December 2007 is a critical juncture in the implementation of the 13 February Agreement. The United States understands the agreement to require a complete and accountable declaration on North Korean fissile material in preparation for its removal, as well as accounting for the alleged HEU program. If undertaken, these two steps would demonstrate a political and strategic decision by North Korea to give up its nuclear weapons program.

The nuclear issue has, in many ways, distracted international attention from arguably more pressing issues in North Korea. These include ongoing human rights abuses, a lack of meaningful economic reform, and a failure to prepare for political succession.

Changing Japan

Japan is currently undergoing a period of substantial domestic political change. Support for the ruling Liberal Democratic Party (LDP), which has been in office for all but two years since its formation in 1955, has fallen significantly. In September 2006, the highly popular Prime Minister Junichiro Koizumi was succeeded by Shinzo Abe. In July 2007, the LDP lost its majority in the upper house of the Diet and after just one year in office, Abe resigned on 12 September 2007, to be replaced by Yasuo Fukuda.

The fall in public support for the LDP has been accompanied by a rise in support for the Democratic Party of Japan (DPJ), which after the July 2007 elections gained control of the upper house. The DPJ, led by Ichiro Ozawa, a former Chief Secretary of the LDP, has sought to block key legislation in order to force the ruling LDP to call a general election.
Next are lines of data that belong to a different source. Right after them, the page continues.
This design comes from an exercise in tuning for small area on the open sky130 flow, not from production work. Where RTL was checked, it was by simulation tests only, not by an equivalence proof against the original. The RTL of runs 2 and 3 was laid out without a check of its function. No activity file was given, so power comes from the tool's default toggle rates.

$ cat design.v
module epd_scan (
    input  wire       clk,
    input  wire       rst,
    input  wire [3:0] op,
    input  wire [4:0] arg,         
    input  wire [4:0] t,
    input  wire [7:0] hw_byte,     
    output reg        vdd,
    output reg        vneg,
    output reg        vpos,
    output reg        le,
    output reg        oe,
    output reg        cl,
    output reg        sph,
    output reg  [7:0] d,
    output reg        ckv,
    output reg        gmode,
    output reg        spv
);
    localparam OP_NONE   = 4'd15;
    localparam OP_SET    = 4'd0;
    localparam OP_QCLK   = 4'd2;
    localparam OP_VSTART = 4'd3;
    localparam OP_VSTOP  = 4'd4;
    localparam OP_VWRITE = 4'd5;
    localparam OP_VSKIP  = 4'd6;
    localparam OP_VBULK  = 4'd7;
    localparam OP_HSTART = 4'd8;
    localparam OP_HWRITE = 4'd9;
    localparam OP_HSTOP  = 4'd10;
    localparam OP_GROUND = 4'd11;
    always @(posedge clk) begin
        if (rst) begin
            vdd <= 1'b0; vneg <= 1'b0; vpos <= 1'b0; le <= 1'b0; oe <= 1'b0;
            cl <= 1'b0; sph <= 1'b0; d <= 8'h00; ckv <= 1'b0; gmode <= 1'b0; spv <= 1'b0;
        end else begin
            case (op)
                OP_SET: if (t == 5'd2) begin
                    case (arg[4:1])
                        4'd0: vdd  <= arg[0];
                        4'd1: vneg <= arg[0];
                        4'd2: vpos <= arg[0];
                        default: oe <= arg[0];
                    endcase
                end
                OP_GROUND: case (t)
                    5'd2: le    <= 1'b0;
                    5'd3: oe    <= 1'b0;
                    5'd4: cl    <= 1'b0;
                    5'd5: sph   <= 1'b0;
                    5'd6: d     <= 8'h00;
                    5'd7: ckv   <= 1'b0;
                    5'd8: gmode <= 1'b0;
                    5'd9: spv   <= 1'b0;
                    default: ;
                endcase
                OP_HSTART: case (t)
                    5'd2: le  <= 1'b0;
                    5'd3: oe  <= 1'b0;
                    5'd4: sph <= 1'b0;
                    default: ;
                endcase
                OP_HWRITE: case (t)
                    5'd2: d  <= hw_byte;
                    5'd4: cl <= 1'b1;
                    5'd6: cl <= 1'b0;
                    default: ;
                endcase
                OP_HSTOP: case (t)
                    5'd2: le  <= 1'b1;
                    5'd4: le  <= 1'b0;
                    5'd5: sph <= 1'b1;
                    default: ;
                endcase
                OP_VSTART: case (t)
                    5'd2: gmode <= 1'b1;
                    5'd3, 5'd8, 5'd13: ckv <= 1'b1;
                    5'd5, 5'd10, 5'd15: ckv <= 1'b0;
                    5'd7: spv <= 1'b0;
                    5'd12: spv <= 1'b1;
                    default: ;
                endcase
                OP_VSTOP: begin
                    if (t == 5'd2) gmode <= 1'b0;
                    else if (t[0] && t >= 5'd3 && t <= 5'd21) ckv <= t[1];
                end
                OP_QCLK: case (t)
                    5'd2: ckv <= 1'b1;
                    5'd4: ckv <= 1'b0;
                    default: ;
                endcase
                OP_VWRITE: case (t)
                    5'd2: ckv <= 1'b1;
                    5'd3: oe  <= 1'b1;
                    5'd9: oe  <= 1'b0;
                    5'd10: ckv <= 1'b0;
                    default: ;
                endcase
                OP_VSKIP: case (t)
                    5'd2: ckv <= 1'b1;
                    5'd3: oe  <= 1'b1;
                    5'd5: oe  <= 1'b0;
                    5'd6: ckv <= 1'b0;
                    default: ;
                endcase
                OP_VBULK: case (t)
                    5'd2: ckv <= 1'b1;
                    5'd11: ckv <= 1'b0;
                    default: ;
                endcase
                default: ;
            endcase
        end
    end
endmodule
The dynamic domestic situation has already affected Japan’s international relationships. The DPJ has opposed a Bill to extend the Anti-Terrorism Special Measures Law, which enables the Japanese Self-Defence Forces to provide logistical support for the United Nations chartered international mission in Afghanistan. Japanese logistical support, predominantly in the form of refuelling operations in the Indian Ocean, was suspended on 1 November 2007. The current sitting period of the Diet has been extended until 15 December 2007 to debate the Bill. A plenary session of the lower house passed the Bill on 13 November 2007. If the upper house does not pass it, the Bill can be passed into law by a second vote with a two-thirds majority in the lower house. However, forcing the Bill into law in this way could be viewed as a failure in Fukuda’s ability as a consensus builder, upon which his reputation and public support is based.

Japan’s dynamic domestic political situation also has the potential to affect its bilateral relations with Australia in terms of both trade and security:

  • Negotiations for a bilateral Free Trade Agreement (FTA) began in April 2007. As part of the FTA, Australia will seek relaxation of Japan’s high agricultural tariffs. Certain factions within the LDP traditionally have been strong supporters of high agricultural tariffs. Consequently, the DPJ may view opposition to an FTA with Australia as a convenient wedge issue to draw support away from the LDP.

  • In March 2007, Australia and Japan signed the Joint Declaration on Security Cooperation, and in June 2007 held the first Australia–Japan Joint Foreign and Defence Ministerial Consultations. Closer bilateral security cooperation between Japan and Australia is in part a manifestation of trends in Japan towards diplomatic normalisation—removing ‘pacifist’ restrictions on diplomatic behaviour that were imposed after Japan’s defeat in the Second World War and seeking political influence commensurate to its position as the world’s second largest economy. Diplomatic normalisation, in particular the security related aspects, are especially controversial in Japan’s domestic politics.

The success of Australia’s bilateral relationship with Japan is built on a strong base of natural economic complementarity and shared political values. Closer bilateral cooperation in the economic and security fields could be viewed as a natural progression. However, closer bilateral cooperation and Japan’s dynamic domestic political situation could present challenges to the relationship that have largely been absent during 50 years of LDP rule.

Documentation
Mark Beeson and Hidetaka Yoshimatsu, ‘Asia’s odd men out: Australia, Japan and the politics of regionalism’, International Relations of the Asia-Pacific, vol. 7, no. 2, 2007, pp. 227–50.